Urge reglamento de la Ley de Minería tras siniestro en Sinaloa

Periodistas Unidos. Ciudad de México. 30 de abril de 2026.- La Colectiva ¡Cambiémosla Ya! lanzó un llamado urgente a las secretarías de Economía y de Medio Ambiente para publicar el reglamento de la Ley de Minería de 2023, cuya omisión limita la aplicación de sanciones y medidas de seguridad. Esta exigencia surge tras el reciente desastre en la mina de oro Santa Fe, en Rosario, Sinaloa, donde el reventamiento de una presa de jales dejó atrapados a trabajadores y evidenció la precariedad con la que opera la industria minera en México.

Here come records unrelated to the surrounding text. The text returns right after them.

<file path="src/rtl/run_controller.sv">
`default_nettype none
// ============================================================================
// Module   : run_controller
// Brief    : Debug-flow run sequencer. Decodes single-byte UART commands,
//            drives the pipeline enable/clear in continuous or single-step
//            mode, counts enabled cycles and hands off to the dump sequencer.
// Options  : RUN_CTRL_WATCHDOG_EN - cycle-limit watchdog in continuous mode
// Revision : 1.0 - initial release
// ============================================================================
module run_controller #(
  parameter int CNT_W      = 32,
  parameter int MAX_CYCLES = 1000
) (
  input  logic             clock,
  input  logic             reset,
  input  logic [7:0]       cmdData,
  input  logic             cmdAvailable,
  output logic             cmdRead,
  input  logic             endOfProgram,
  input  logic             dumpDone,
  output logic             dumpStart,
  output logic             pipeEnable,
  output logic             pipeReset,
  output logic [CNT_W-1:0] cycleCount,
  output logic             ledIdle,
  output logic             ledCont,
  output logic             ledStep,
  output logic             ledSend,
  output logic             timeout
);

  localparam logic [7:0] C_CMD_CONT = 8'h63;
  localparam logic [7:0] C_CMD_STEP = 8'h73;
  localparam logic [7:0] C_CMD_NEXT = 8'h6E;
  localparam logic [7:0] C_CMD_RET  = 8'h72;

  // CLR_* hold the one-cycle pipeline clear; DUMP_S is the dumpStart cycle,
  // DUMP_W waits for dumpDone so a done pulse in the entry cycle is ignored.
  typedef enum logic [3:0] {
    S_IDLE      = 4'd0,
    S_CLR_C     = 4'd1,
    S_CLR_S     = 4'd2,
    S_CONT      = 4'd3,
    S_STEP_WAIT = 4'd4,
    S_STEP      = 4'd5,
    S_DUMP_S    = 4'd6,
    S_DUMP_W    = 4'd7,
    S_DONE      = 4'd8
  } state_t;

  state_t           r_state;
  state_t           w_next;
  logic [CNT_W-1:0] r_cycleCount;
  logic             r_eopSeen;
  logic             w_setEop;
  logic             w_wdExpired;

`ifdef RUN_CTRL_WATCHDOG_EN
  localparam logic [CNT_W-1:0] C_MAX = CNT_W'(MAX_CYCLES);
  logic r_timeout;
  logic w_setTimeout;
  assign w_wdExpired = (r_cycleCount >= C_MAX);
  assign timeout     = r_timeout;
`else
  logic [CNT_W-1:0] w_unused_max;
  assign w_unused_max = CNT_W'(MAX_CYCLES);
  assign w_wdExpired  = 1'b0;
  assign timeout      = 1'b0;
`endif

  assign cycleCount = r_cycleCount;

  // State register
  always_ff @(posedge clock or negedge reset) begin
    if (!reset) r_state <= S_IDLE;
    else        r_state <= w_next;
  end

  // Next-state decode and all strobes/indicators
  always_comb begin
    w_next     = r_state;
    cmdRead    = 1'b0;
    dumpStart  = 1'b0;
    pipeEnable = 1'b0;
    pipeReset  = 1'b0;
    ledIdle    = 1'b0;
    ledCont    = 1'b0;
    ledStep    = 1'b0;
    ledSend    = 1'b0;
    w_setEop   = 1'b0;
`ifdef RUN_CTRL_WATCHDOG_EN
    w_setTimeout = 1'b0;
`endif
    case (r_state)
      S_IDLE: begin
        ledIdle = 1'b1;
        if (cmdAvailable) begin
          cmdRead = 1'b1;
          if (cmdData == C_CMD_CONT)      w_next = S_CLR_C;
          else if (cmdData == C_CMD_STEP) w_next = S_CLR_S;
        end
      end
      S_CLR_C: begin
        ledCont   = 1'b1;
        pipeReset = 1'b1;
        w_next    = S_CONT;
      end
      S_CLR_S: begin
        ledStep   = 1'b1;
        pipeReset = 1'b1;
        w_next    = S_STEP_WAIT;
      end
      S_CONT: begin
        ledCont = 1'b1;
        if (endOfProgram) begin
          w_setEop = 1'b1;
          w_next   = S_DUMP_S;
        end else if (w_wdExpired) begin
          w_setEop = 1'b1;
`ifdef RUN_CTRL_WATCHDOG_EN
          w_setTimeout = 1'b1;
`endif
          w_next   = S_DUMP_S;
        end else begin
          pipeEnable = 1'b1;
        end
      end
      S_STEP_WAIT: begin
        ledStep = 1'b1;
        if (cmdAvailable) begin
          cmdRead = 1'b1;
          if (cmdData == C_CMD_NEXT)     w_next = S_STEP;
          else if (cmdData == C_CMD_RET) w_next = S_IDLE;
        end
      end
      S_STEP: begin
        ledStep    = 1'b1;
        pipeEnable = 1'b1;
        w_next     = S_DUMP_S;
      end
      S_DUMP_S: begin
        ledSend   = 1'b1;
        dumpStart = 1'b1;
        w_setEop  = endOfProgram;
        w_next    = S_DUMP_W;
      end
      S_DUMP_W: begin
        ledSend  = 1'b1;
        w_setEop = endOfProgram;
        if (dumpDone) w_next = (r_eopSeen || endOfProgram) ? S_DONE : S_STEP_WAIT;
      end
      S_DONE: begin
        ledIdle = 1'b1;
        if (cmdAvailable) begin
          cmdRead = 1'b1;
          if (cmdData == C_CMD_RET) w_next = S_IDLE;
        end
      end
      default: w_next = S_IDLE;
    endcase
  end

  // Enabled-cycle counter: cleared by pipeReset, saturating at all-ones
  always_ff @(posedge clock or negedge reset) begin
    if (!reset)                                  r_cycleCount <= '0;
    else if (pipeReset)                          r_cycleCount <= '0;
    else if (pipeEnable && (r_cycleCount != '1)) r_cycleCount <= r_cycleCount + 1'b1;
  end

  // End-of-program memory, cleared whenever IDLE is (re)entered
  always_ff @(posedge clock or negedge reset) begin
    if (!reset)                 r_eopSeen <= 1'b0;
    else if (w_next == S_IDLE)  r_eopSeen <= 1'b0;
    else if (w_setEop)          r_eopSeen <= 1'b1;
  end

`ifdef RUN_CTRL_WATCHDOG_EN
  // Sticky watchdog flag, cleared on IDLE entry
  always_ff @(posedge clock or negedge reset) begin
    if (!reset)                r_timeout <= 1'b0;
    else if (w_next == S_IDLE) r_timeout <= 1'b0;
    else if (w_setTimeout)     r_timeout <= 1'b1;
  end
`endif

endmodule
`default_nettype wire

</file>
<file path="config.mk">
export PLATFORM = sky130hd
export DESIGN_NAME = run_controller
export DESIGN_NICKNAME = d
export VERILOG_FILES = /design/src/rtl/run_controller.sv
export SDC_FILE = /design/constraint.sdc
export NUM_CORES = 1
export LEC_CHECK = 0
export ABC_AREA = 1
export CAP_MARGIN = 20
export CORE_UTILIZATION = 45
export DETAILED_ROUTE_END_ITERATION = 6
export PLACE_DENSITY = 0.71
export SLEW_MARGIN = 40
export SYNTH_ARGS = -nofsm -noshare
export SYNTH_HDL_FRONTEND = slang
export SYNTH_SLANG_ARGS = --single-unit
</file>
<file path="constraint.sdc">
create_clock -name clock -period 3.6 [get_ports clock]
set_clock_uncertainty 0.05 [all_clocks]
set_input_delay 0.54 -clock clock [delete_from_list [all_inputs] [get_ports clock]]
set_output_delay 0.54 -clock clock [all_outputs]
set_load 0.01 [all_outputs]
</file>
==> run summary <==
Status: complete, no violations
Reg2reg setup slack: 1420 ps
# clock sinks: 37
Clock root cell: clkbuf_8
Buffers on Ports: 52
Final Util: 0.576
Peak Freq: 322 MHz
Post-synthesis mux area share: 0
Pin count of the biggest net entering global routing: 43
Most frequent cells in the layout: 153 x nand2_1, 81 x nor2_1, 51 x clkdlybuf4s50_1, 45 x inv_1, 45 x nand3_1
Setup_tns: 0 ps
Worst Path Required: 3010 ps
Min Tclk post-route: 3110 ps
Post-CTS Repair Setup Buffers: 0
# hold bufs at CTS: 0
H-tree lvl count: 2
Die Footprint: 6600 um^2
HPWL after DPL: 5330 um
WL final: 6920 um
Share of layout cells above drive strength 1: 0.0957
I/O pin cnt: 54
Total CTS buffers: 5
Routed vias/inst: 4.99
Post-synthesis xor/xnor area fraction: 0.0372
Starting Density: 0.472
Detailed Routing Iterations Pass 1: 5
Slew @ Worst Pin: 602 ps
Setup slack after layout: 490 ps
Worst-Skew Late Latency: 290 ps
Reg2reg end: cycleCount[28]
Final Hold Vio Count: 0
Fin. max-slew vios: 0
# setup viols final: 0
Avg WL per Cell: 12.2 um
Largest family of logic cells by synthesized area: simple AND/OR/NAND/NOR gates
Core area: 5990 um^2
RSZ-0062 raised after global routing: no
Layout area overhead: 22.2%
Initial antenna violation count: 0
Die extent in x: 81.2 um
Yosys top cell area share: 0.328
ANT cells: 0
Aggregate global routing overflow: 0
Die Ht: 81.2 um
Ys async rst share: 1.00
# resized after CTS: 0
CTS max path bufs: 2
Register area share after synthesis: 0.328
Sequential Area: 926 um^2
CTS tree: built
Most common cell after layout, fill and taps aside: nand2_1
Adder-cell area share of the yosys netlist: 0.00443
Yosys reg bits: 37
DRC Markers: 0
Compound-Gate Fraction of Synth Area: 0.0660
Slew margin rel.: 0.598
Worst r2r path cells: 11
Crit share post-route: 0.864
Total chip power: 0.00213 W
Leak pwr: 1.56 nW
Gate Count Post-Synth: 440
Simple-gate share of the synthesized area: 0.473
Multi-input gate area: 1640 um^2
Routability cong.: 0.911
Reg clk slew, reported paths: 80 ps
CP endpoint kind: primary output
Main synth FF type: dfrtp_1
Avg Inst Size Synth: 6.42 um^2
Syn nets: 454
Std-Cell Rows: 28
Setup WS pre-CTS: 822 ps
Synth cell types: 30
Vias in the first global route: 2622
Worst hold path class: primary input to async pin
Synth area leader: dfrtp_1
EDFF count, synth: 0
DR iter-0 viols: 199
Max-Cap Viols: 0
Wire length of the first global-routing pass: 11700 um
Total number of vias: 2823
Ranking of synthesized cells by area: dfrtp_1 33%, nand2_1 20%, nor2_1 11%, nand3_1 8.0%, inv_1 6.0%
Total number of yosys warnings: 0
Total track usage: 0.229
CP Class: flop to primary output
Worst r2r src: cycleCount[0]
Final nets: 505
Power per cell area: 617 nW/um^2
Crit Path Max Fanout: 24
Routed Antenna Nets: 0
Maximum vdd ir drop: 0.000438 V
Mapped Area: 2830 um^2
CP startpoint kind: flop
Fill cells: 564
Worst Path Arrival: 2520 ps
==> worst max-delay path: stages, from the launching register on <==
cell,delay (ps)
dfrtp_1,450
inv_1,100
nand2_1,130
nor2_1,100
nor2_4,500
clkinv_1,380
clkdlybuf4s50_1,570
==> how the worst max path moves through the flow <==
stage / from / to / slack (ps) / depth (start not counted)
after CTS: r_state[0] / pipeReset / 500 / 6
after floorplan: cycleCount[0] / cycleCount[11] / 1810 / 11
after global routing: r_state[0] / pipeReset / 320 / 6
after global placement: r_state[0] / pipeReset / 940 / 6
after detailed placement: r_state[0] / pipeReset / 820 / 6
final: r_state[0] / pipeReset / 490 / 6
==> cell families after synthesis <==
family,after synthesis
other,1
buffers and inverters,56
AND/OR/NAND/NOR,307
AO/OA/AOI/OAI,26
XOR/XNOR,12
adder cells (fa/ha/maj),1
flip-flops,37
==> state kept, by name, indices dropped and copies added, names as in the netlist <==
register,count
cycleCount,32
r_state,4
r_eopSeen,1
==> power by group <==
part | switching [W] | internal, W
Combinational | 0.000659 | 0.000452
Sequential | 0.000191 | 0.000529
Clock | 0.000148 | 0.000152
==> cell usage after synthesis, types with 2 or more instances <==
cell / instances
xnor2_1: 6
o21ai_1: 3
nand2_1: 153
nand3_1: 45
or2_2: 2
xor2_1: 6
a21oi_1: 2
nor2_2: 3
o21ai_2: 14
nand3b_1: 2
nand2_4: 4
nor2_4: 4
nor2_1: 81
buf_6: 3
nand2_2: 10
inv_1: 45
dfrtp_1: 37
nand4_1: 2
o21ai_0: 5
buf_2: 3
==> stage by stage <==
step | std cells | cell area [um^2] | hold slack (ps)
CTS | 566 | 3450 | 321
detailed placement | 559 | 3360 | 470
finish | 566 | 3450 | 150
floorplan | 440 | 2830 | 194
global placement | 559 | 3360 | 469
global route | 566 | 3450 | 196
==> metal layers <==
metal	vias to the layer above	global-route usage	wire, um
met3	8	0.0337	246
li1	1468	-	-
met1	1272	0.296	3250
met4	0	0.0661	92
met5	-	0	0
met2	75	0.392	3330
==> final cells by class <==
type                       count  area share
clock buffer                   7      0.0250
inverter                      48      0.0536
multi-input combinational    347       0.476
sequential                    37       0.268
tap                           75      0.0272
timing repair buffer          52       0.150
No activity file was read; power rests on OpenSTA's default activity.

El siniestro, propiedad de Industrial Minera Sinaloa, se suma a una lista de tragedias recientes que demuestran que las empresas no cumplen con estándares de seguridad por voluntad propia.

La organización señala que la intensificación de la actividad minera en el país sin una vigilancia estricta solo provocará más siniestros, devastación ambiental y vulneración de los derechos de las comunidades. Advierten que de poco servirá la ratificación del Convenio 176 de la OIT sobre seguridad y salud en el trabajo minero, aprobado en noviembre de 2025, si no se acompaña de normas, presupuestos y personal capacitado que vigile su cumplimiento. Es inadmisible que, a casi tres años de la reforma legal, la falta de reglamentación impida la clausura de minas o la cancelación de concesiones ante riesgos inminentes de desequilibrio ecológico.

A 20 años de la tragedia de Pasta de Conchos, las organizaciones civiles denuncian que la industria sigue operando con mapas deficientes y falta de barrenado, lo que pone en peligro constante a la población aledaña y a los empleados. La reforma de 2023 estableció causales claras para revocar concesiones cuando existan daños irreversibles a los recursos naturales o cuando los titulares omitan reportar accidentes de manera consecutiva. Sin embargo, la falta de un reglamento operativo por parte del Gobierno Federal se traduce en una «gran omisión» que contribuye directamente a que se sigan presentando derrames tóxicos y pérdidas humanas.

Finalmente, se requiere que las instituciones cuenten con los recursos necesarios para asegurar que la normatividad se cumpla de manera rigurosa, imponiendo sanciones ejemplares a quienes antepongan el lucro a la vida. La colectiva reitera que la «minería responsable» es una narrativa que contrasta con la realidad de los ríos contaminados y los derrumbes en minas como Buenavista del Cobre. El objetivo debe ser la protección integral de los sistemas hidrológicos y la salud pública, garantizando que ninguna concesión minera opere por encima de la ley o bajo condiciones que amenacen la integridad del tejido social y ambiental en México.